### Task to complete
Using the entries that follow, give only the number of lines with the word "decap" in them.

### The data
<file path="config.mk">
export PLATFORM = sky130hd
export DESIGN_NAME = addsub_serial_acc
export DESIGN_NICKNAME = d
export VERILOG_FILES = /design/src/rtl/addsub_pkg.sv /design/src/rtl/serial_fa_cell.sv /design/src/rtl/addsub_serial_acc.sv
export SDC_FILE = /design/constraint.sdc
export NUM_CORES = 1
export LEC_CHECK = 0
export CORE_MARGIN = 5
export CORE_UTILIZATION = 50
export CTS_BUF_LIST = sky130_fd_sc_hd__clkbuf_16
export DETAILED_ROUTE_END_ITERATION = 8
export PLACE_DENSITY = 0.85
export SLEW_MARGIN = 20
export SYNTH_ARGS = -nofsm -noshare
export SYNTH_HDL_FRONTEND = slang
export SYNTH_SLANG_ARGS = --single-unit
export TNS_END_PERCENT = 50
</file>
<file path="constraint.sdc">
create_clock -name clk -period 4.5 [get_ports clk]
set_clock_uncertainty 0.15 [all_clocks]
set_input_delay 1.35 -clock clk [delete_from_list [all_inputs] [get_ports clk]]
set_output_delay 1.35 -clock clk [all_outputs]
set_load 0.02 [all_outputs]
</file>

--

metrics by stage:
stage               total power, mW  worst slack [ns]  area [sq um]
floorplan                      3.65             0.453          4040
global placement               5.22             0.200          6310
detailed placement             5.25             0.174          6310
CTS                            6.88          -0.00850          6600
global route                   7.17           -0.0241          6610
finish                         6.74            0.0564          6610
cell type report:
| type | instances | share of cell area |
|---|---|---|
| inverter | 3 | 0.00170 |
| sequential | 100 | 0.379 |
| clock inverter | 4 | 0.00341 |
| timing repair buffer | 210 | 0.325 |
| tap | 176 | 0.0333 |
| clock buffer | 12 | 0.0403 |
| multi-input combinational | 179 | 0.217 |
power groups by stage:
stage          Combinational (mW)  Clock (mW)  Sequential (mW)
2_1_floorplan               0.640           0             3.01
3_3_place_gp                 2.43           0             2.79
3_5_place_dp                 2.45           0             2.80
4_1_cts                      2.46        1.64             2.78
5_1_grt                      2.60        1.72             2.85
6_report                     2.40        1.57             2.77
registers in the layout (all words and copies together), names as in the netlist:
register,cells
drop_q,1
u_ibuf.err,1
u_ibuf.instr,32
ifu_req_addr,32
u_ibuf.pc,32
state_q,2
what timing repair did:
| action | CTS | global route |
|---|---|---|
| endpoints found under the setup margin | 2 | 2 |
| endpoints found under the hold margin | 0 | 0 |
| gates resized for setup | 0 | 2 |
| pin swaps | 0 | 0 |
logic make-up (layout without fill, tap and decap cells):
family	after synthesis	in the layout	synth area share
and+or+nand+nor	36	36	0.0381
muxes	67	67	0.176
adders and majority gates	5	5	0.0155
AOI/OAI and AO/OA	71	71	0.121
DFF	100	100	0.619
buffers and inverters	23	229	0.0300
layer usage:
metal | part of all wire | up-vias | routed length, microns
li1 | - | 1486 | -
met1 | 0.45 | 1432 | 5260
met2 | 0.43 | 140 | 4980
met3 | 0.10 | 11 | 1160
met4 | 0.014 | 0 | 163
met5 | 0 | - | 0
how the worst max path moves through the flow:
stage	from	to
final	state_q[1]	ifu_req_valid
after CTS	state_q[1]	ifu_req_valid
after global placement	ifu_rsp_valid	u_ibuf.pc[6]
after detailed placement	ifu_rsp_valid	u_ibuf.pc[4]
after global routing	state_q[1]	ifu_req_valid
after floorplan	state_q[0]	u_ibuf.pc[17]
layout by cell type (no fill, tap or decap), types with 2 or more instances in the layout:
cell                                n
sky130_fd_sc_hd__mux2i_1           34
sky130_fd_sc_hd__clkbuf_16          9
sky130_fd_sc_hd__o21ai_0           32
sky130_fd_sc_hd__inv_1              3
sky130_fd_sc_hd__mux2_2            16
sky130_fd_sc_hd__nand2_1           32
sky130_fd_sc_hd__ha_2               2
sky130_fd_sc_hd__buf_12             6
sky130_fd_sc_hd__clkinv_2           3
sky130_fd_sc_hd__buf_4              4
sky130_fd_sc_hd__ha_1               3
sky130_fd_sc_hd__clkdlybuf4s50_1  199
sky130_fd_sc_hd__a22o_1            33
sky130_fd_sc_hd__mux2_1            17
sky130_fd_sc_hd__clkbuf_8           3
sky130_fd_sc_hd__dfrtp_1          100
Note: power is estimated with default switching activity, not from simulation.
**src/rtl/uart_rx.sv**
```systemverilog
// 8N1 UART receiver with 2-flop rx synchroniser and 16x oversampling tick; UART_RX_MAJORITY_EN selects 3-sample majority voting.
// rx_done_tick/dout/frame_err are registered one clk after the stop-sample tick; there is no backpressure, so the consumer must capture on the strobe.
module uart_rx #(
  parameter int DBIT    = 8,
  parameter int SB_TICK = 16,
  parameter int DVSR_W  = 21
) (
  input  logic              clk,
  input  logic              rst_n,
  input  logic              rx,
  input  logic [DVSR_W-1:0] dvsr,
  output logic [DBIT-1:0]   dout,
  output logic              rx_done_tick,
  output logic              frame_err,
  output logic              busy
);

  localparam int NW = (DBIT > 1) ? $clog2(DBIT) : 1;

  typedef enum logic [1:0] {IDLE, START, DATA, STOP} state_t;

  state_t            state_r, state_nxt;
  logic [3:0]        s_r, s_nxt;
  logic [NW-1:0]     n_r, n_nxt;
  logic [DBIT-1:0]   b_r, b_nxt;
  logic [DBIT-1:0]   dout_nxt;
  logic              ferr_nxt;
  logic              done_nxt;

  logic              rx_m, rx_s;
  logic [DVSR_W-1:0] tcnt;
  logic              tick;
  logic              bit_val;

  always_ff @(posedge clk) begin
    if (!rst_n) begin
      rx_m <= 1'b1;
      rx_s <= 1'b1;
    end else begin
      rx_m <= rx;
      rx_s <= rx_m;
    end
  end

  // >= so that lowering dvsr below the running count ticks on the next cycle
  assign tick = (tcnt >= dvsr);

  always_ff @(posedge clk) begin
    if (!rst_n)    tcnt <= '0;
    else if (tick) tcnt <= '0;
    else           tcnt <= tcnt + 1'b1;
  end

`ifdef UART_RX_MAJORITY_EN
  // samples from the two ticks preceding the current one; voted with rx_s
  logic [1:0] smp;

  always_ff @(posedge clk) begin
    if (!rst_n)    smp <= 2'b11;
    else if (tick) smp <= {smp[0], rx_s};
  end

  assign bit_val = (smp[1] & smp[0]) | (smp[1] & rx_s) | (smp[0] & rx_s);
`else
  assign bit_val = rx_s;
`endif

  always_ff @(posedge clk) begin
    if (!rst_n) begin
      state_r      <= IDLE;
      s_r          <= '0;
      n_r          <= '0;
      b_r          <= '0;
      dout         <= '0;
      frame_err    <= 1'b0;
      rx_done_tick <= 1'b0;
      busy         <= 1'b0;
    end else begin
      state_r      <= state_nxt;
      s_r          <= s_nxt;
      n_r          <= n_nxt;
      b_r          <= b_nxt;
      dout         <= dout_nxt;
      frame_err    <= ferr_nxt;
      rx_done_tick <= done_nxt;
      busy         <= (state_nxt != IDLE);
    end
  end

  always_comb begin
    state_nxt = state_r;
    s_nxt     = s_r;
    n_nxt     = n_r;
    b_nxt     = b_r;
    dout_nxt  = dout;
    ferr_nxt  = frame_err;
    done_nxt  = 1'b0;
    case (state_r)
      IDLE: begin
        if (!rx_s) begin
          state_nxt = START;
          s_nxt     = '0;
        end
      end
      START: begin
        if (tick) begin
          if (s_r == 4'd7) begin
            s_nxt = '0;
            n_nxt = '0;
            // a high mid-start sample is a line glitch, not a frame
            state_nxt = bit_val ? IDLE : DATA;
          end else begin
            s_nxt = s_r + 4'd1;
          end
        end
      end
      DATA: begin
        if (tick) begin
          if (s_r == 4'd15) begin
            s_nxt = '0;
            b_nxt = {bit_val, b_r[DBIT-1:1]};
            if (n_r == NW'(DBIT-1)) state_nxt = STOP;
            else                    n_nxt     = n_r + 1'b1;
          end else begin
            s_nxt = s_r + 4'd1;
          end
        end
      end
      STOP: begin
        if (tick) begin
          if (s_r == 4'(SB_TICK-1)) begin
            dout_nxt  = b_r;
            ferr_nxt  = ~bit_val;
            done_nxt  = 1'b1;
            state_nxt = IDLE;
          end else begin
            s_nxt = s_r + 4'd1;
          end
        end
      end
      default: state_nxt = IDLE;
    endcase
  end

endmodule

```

==

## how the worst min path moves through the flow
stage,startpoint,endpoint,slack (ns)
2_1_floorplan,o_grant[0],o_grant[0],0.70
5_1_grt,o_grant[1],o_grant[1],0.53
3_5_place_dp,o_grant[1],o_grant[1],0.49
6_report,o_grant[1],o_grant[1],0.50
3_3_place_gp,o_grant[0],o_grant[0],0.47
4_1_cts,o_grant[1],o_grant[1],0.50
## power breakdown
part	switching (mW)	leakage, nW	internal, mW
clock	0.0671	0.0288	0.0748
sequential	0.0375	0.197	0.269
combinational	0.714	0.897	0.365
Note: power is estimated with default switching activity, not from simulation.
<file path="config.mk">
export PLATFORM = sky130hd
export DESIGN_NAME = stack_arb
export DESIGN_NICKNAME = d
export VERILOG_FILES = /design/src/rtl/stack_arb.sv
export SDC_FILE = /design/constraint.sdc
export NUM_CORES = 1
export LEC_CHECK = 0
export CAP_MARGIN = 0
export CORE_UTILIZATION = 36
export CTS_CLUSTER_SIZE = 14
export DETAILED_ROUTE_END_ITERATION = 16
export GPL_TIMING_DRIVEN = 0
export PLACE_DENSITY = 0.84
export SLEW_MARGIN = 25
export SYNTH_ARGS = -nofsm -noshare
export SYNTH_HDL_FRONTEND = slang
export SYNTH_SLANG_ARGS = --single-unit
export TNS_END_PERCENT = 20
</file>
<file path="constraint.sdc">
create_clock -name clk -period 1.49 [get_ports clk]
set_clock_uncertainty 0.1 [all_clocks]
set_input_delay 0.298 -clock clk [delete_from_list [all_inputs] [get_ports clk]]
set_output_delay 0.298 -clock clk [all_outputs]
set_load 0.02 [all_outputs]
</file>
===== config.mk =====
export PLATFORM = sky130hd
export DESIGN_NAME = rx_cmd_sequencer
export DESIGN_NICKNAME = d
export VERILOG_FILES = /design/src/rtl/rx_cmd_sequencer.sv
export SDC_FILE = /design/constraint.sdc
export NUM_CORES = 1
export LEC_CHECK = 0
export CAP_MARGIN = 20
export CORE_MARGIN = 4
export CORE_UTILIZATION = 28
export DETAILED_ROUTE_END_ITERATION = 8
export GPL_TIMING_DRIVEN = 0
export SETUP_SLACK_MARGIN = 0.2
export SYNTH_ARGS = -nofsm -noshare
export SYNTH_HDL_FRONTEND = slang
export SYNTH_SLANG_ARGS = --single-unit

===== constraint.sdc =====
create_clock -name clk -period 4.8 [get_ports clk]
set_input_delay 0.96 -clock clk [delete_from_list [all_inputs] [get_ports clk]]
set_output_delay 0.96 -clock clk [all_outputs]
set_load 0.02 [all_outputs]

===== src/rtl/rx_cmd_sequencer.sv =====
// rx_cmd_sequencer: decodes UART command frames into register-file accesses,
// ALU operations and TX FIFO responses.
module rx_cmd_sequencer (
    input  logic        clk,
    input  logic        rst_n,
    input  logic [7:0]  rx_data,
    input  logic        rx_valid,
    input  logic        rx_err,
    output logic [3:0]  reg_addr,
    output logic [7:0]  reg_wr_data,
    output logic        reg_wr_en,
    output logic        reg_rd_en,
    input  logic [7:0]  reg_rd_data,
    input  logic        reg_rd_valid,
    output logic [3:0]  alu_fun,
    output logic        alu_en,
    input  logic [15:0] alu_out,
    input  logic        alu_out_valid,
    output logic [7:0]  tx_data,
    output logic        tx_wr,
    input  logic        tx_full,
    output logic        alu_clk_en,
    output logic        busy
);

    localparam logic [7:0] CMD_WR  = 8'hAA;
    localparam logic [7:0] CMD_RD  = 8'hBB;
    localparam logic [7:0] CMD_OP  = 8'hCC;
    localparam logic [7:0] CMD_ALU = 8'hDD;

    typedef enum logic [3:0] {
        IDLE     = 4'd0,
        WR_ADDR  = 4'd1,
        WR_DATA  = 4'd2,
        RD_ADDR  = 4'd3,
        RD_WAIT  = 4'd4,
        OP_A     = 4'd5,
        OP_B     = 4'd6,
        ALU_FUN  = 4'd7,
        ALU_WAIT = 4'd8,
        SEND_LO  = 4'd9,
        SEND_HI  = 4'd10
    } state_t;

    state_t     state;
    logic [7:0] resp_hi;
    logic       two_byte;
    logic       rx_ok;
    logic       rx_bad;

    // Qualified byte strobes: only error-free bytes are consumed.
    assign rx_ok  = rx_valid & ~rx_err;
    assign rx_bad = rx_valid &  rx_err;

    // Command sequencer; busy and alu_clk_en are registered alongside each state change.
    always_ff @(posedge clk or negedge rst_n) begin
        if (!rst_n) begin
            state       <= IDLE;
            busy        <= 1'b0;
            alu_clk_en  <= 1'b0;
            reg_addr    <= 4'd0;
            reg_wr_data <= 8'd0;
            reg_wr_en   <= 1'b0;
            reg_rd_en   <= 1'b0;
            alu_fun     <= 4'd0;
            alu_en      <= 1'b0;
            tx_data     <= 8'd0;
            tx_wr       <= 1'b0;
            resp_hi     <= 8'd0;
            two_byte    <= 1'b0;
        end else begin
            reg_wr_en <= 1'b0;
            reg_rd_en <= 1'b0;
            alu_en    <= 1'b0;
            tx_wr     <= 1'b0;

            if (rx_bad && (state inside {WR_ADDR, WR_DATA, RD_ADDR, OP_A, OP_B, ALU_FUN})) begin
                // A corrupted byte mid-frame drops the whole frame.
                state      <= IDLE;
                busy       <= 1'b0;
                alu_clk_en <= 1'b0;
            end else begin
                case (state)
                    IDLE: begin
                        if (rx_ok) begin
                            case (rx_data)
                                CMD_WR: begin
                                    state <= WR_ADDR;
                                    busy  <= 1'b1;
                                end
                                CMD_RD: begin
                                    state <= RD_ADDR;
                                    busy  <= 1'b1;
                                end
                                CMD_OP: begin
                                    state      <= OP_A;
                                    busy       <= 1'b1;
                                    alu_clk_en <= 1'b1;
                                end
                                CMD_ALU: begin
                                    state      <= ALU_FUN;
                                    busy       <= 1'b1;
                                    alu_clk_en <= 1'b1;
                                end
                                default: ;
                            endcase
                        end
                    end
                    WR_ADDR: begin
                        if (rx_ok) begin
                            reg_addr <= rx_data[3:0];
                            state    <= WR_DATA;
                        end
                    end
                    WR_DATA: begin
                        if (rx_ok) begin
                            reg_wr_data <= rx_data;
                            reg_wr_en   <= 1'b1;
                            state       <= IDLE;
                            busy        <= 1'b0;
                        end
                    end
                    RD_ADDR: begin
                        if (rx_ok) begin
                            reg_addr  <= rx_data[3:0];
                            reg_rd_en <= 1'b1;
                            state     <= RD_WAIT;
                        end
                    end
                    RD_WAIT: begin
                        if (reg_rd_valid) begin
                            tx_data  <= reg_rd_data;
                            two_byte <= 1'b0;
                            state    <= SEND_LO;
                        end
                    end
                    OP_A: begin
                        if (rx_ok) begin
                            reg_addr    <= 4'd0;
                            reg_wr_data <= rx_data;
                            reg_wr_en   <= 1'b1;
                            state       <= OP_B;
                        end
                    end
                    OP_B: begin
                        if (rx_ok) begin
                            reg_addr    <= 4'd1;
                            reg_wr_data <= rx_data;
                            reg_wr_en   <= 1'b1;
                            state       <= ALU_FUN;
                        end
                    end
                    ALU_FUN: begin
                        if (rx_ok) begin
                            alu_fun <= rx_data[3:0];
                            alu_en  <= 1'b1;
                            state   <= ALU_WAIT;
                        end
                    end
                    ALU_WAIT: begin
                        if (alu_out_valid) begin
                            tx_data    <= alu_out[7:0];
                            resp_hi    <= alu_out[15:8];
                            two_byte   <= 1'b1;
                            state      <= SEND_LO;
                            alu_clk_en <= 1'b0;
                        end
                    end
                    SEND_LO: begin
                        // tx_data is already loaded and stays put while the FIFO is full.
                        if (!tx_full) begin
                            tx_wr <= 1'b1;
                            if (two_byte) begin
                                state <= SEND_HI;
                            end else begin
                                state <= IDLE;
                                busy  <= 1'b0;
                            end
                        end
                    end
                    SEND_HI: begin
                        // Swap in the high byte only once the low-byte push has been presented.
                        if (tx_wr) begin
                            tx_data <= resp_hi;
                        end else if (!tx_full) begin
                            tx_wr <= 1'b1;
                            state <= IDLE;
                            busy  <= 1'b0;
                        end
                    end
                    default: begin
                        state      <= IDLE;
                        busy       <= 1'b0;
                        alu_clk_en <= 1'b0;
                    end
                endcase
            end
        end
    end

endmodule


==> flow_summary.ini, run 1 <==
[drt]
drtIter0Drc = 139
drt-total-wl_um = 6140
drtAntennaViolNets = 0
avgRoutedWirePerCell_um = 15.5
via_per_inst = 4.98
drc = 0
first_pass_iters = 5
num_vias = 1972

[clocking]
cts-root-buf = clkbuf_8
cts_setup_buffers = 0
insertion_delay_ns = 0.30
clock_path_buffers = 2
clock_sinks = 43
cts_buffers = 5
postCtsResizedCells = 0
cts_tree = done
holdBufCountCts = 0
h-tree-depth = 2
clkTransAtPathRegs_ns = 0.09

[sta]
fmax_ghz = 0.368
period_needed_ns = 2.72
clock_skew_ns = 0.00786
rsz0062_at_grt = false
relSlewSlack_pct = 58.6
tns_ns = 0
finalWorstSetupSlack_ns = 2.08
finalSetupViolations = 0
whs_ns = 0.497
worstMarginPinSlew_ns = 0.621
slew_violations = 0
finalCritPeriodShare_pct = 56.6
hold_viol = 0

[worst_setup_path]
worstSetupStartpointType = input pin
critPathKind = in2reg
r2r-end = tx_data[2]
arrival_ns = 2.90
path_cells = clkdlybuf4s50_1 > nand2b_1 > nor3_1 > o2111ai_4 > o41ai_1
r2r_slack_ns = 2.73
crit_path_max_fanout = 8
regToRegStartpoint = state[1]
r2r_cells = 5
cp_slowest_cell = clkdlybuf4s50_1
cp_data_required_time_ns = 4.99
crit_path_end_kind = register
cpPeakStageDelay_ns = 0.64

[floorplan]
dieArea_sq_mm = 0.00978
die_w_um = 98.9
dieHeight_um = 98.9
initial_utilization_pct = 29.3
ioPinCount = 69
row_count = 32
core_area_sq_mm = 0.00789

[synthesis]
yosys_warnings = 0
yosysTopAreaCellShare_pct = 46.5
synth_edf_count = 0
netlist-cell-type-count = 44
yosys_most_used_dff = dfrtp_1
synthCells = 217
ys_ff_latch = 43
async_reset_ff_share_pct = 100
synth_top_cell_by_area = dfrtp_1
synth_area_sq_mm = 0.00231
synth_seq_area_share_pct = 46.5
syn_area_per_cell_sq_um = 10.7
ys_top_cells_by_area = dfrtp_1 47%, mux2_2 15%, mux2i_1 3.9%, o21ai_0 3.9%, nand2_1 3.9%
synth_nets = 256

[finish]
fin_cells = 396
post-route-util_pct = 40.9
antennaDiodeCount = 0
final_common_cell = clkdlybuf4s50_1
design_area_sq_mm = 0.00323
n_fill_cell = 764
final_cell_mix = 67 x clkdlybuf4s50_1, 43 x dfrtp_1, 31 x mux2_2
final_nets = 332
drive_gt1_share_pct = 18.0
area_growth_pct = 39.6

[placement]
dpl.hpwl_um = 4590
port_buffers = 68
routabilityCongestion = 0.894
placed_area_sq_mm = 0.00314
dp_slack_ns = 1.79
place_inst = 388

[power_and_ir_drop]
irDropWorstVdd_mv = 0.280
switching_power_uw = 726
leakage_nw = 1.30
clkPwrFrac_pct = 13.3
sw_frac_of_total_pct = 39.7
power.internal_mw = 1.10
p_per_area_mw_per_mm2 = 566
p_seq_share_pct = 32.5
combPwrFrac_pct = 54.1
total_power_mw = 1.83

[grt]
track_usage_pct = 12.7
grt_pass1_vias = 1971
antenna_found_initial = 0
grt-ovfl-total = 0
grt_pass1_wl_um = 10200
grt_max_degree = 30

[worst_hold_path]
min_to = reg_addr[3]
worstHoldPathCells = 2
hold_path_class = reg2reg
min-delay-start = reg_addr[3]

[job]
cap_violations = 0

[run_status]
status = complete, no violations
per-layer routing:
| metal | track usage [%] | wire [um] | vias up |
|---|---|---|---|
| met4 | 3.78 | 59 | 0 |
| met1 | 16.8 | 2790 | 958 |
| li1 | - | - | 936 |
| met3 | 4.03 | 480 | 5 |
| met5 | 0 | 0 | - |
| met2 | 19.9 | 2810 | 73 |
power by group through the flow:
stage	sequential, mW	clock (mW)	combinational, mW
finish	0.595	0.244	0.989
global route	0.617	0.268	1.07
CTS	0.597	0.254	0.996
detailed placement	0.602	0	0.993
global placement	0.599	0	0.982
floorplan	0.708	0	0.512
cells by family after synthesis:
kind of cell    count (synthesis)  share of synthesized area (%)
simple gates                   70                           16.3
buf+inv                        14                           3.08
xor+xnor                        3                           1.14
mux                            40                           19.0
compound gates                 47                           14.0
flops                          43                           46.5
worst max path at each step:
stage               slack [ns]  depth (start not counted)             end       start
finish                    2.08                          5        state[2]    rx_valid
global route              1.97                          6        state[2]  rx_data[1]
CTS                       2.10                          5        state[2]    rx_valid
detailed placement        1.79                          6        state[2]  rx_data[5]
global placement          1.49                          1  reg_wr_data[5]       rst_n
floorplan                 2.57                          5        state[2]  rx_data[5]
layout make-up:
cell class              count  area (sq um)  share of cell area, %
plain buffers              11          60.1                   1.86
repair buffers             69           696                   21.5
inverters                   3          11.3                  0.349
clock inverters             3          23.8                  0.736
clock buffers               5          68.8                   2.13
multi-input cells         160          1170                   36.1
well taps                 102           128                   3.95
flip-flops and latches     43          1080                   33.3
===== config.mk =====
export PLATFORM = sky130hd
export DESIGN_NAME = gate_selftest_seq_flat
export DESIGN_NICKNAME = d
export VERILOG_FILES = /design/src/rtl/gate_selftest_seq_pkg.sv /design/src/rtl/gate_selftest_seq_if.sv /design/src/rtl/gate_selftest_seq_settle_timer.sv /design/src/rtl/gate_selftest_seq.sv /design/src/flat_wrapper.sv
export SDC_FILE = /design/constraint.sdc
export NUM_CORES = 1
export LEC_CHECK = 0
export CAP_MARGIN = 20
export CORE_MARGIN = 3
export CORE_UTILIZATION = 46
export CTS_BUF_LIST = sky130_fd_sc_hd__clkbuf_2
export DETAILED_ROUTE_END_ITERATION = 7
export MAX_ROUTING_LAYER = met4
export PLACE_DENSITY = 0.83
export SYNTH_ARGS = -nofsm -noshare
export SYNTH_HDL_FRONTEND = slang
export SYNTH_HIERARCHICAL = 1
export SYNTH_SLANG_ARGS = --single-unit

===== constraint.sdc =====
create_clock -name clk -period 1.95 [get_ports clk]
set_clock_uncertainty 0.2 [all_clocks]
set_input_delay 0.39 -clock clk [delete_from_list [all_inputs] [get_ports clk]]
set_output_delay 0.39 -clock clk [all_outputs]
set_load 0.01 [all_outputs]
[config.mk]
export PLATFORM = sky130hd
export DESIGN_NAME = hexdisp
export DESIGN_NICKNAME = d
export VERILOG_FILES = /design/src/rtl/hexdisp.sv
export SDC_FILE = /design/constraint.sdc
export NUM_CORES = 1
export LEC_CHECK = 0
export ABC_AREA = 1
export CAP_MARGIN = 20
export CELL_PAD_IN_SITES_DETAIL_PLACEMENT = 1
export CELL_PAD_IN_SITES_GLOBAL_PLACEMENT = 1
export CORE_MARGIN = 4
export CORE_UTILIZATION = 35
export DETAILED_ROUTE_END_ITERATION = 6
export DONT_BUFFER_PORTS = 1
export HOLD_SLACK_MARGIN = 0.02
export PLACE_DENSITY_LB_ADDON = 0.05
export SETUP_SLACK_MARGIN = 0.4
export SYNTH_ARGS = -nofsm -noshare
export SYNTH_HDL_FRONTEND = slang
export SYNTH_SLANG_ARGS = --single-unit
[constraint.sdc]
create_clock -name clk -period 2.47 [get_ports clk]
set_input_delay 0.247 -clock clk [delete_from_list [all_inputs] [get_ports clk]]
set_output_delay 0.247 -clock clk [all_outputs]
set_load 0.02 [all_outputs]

### Result of the task
2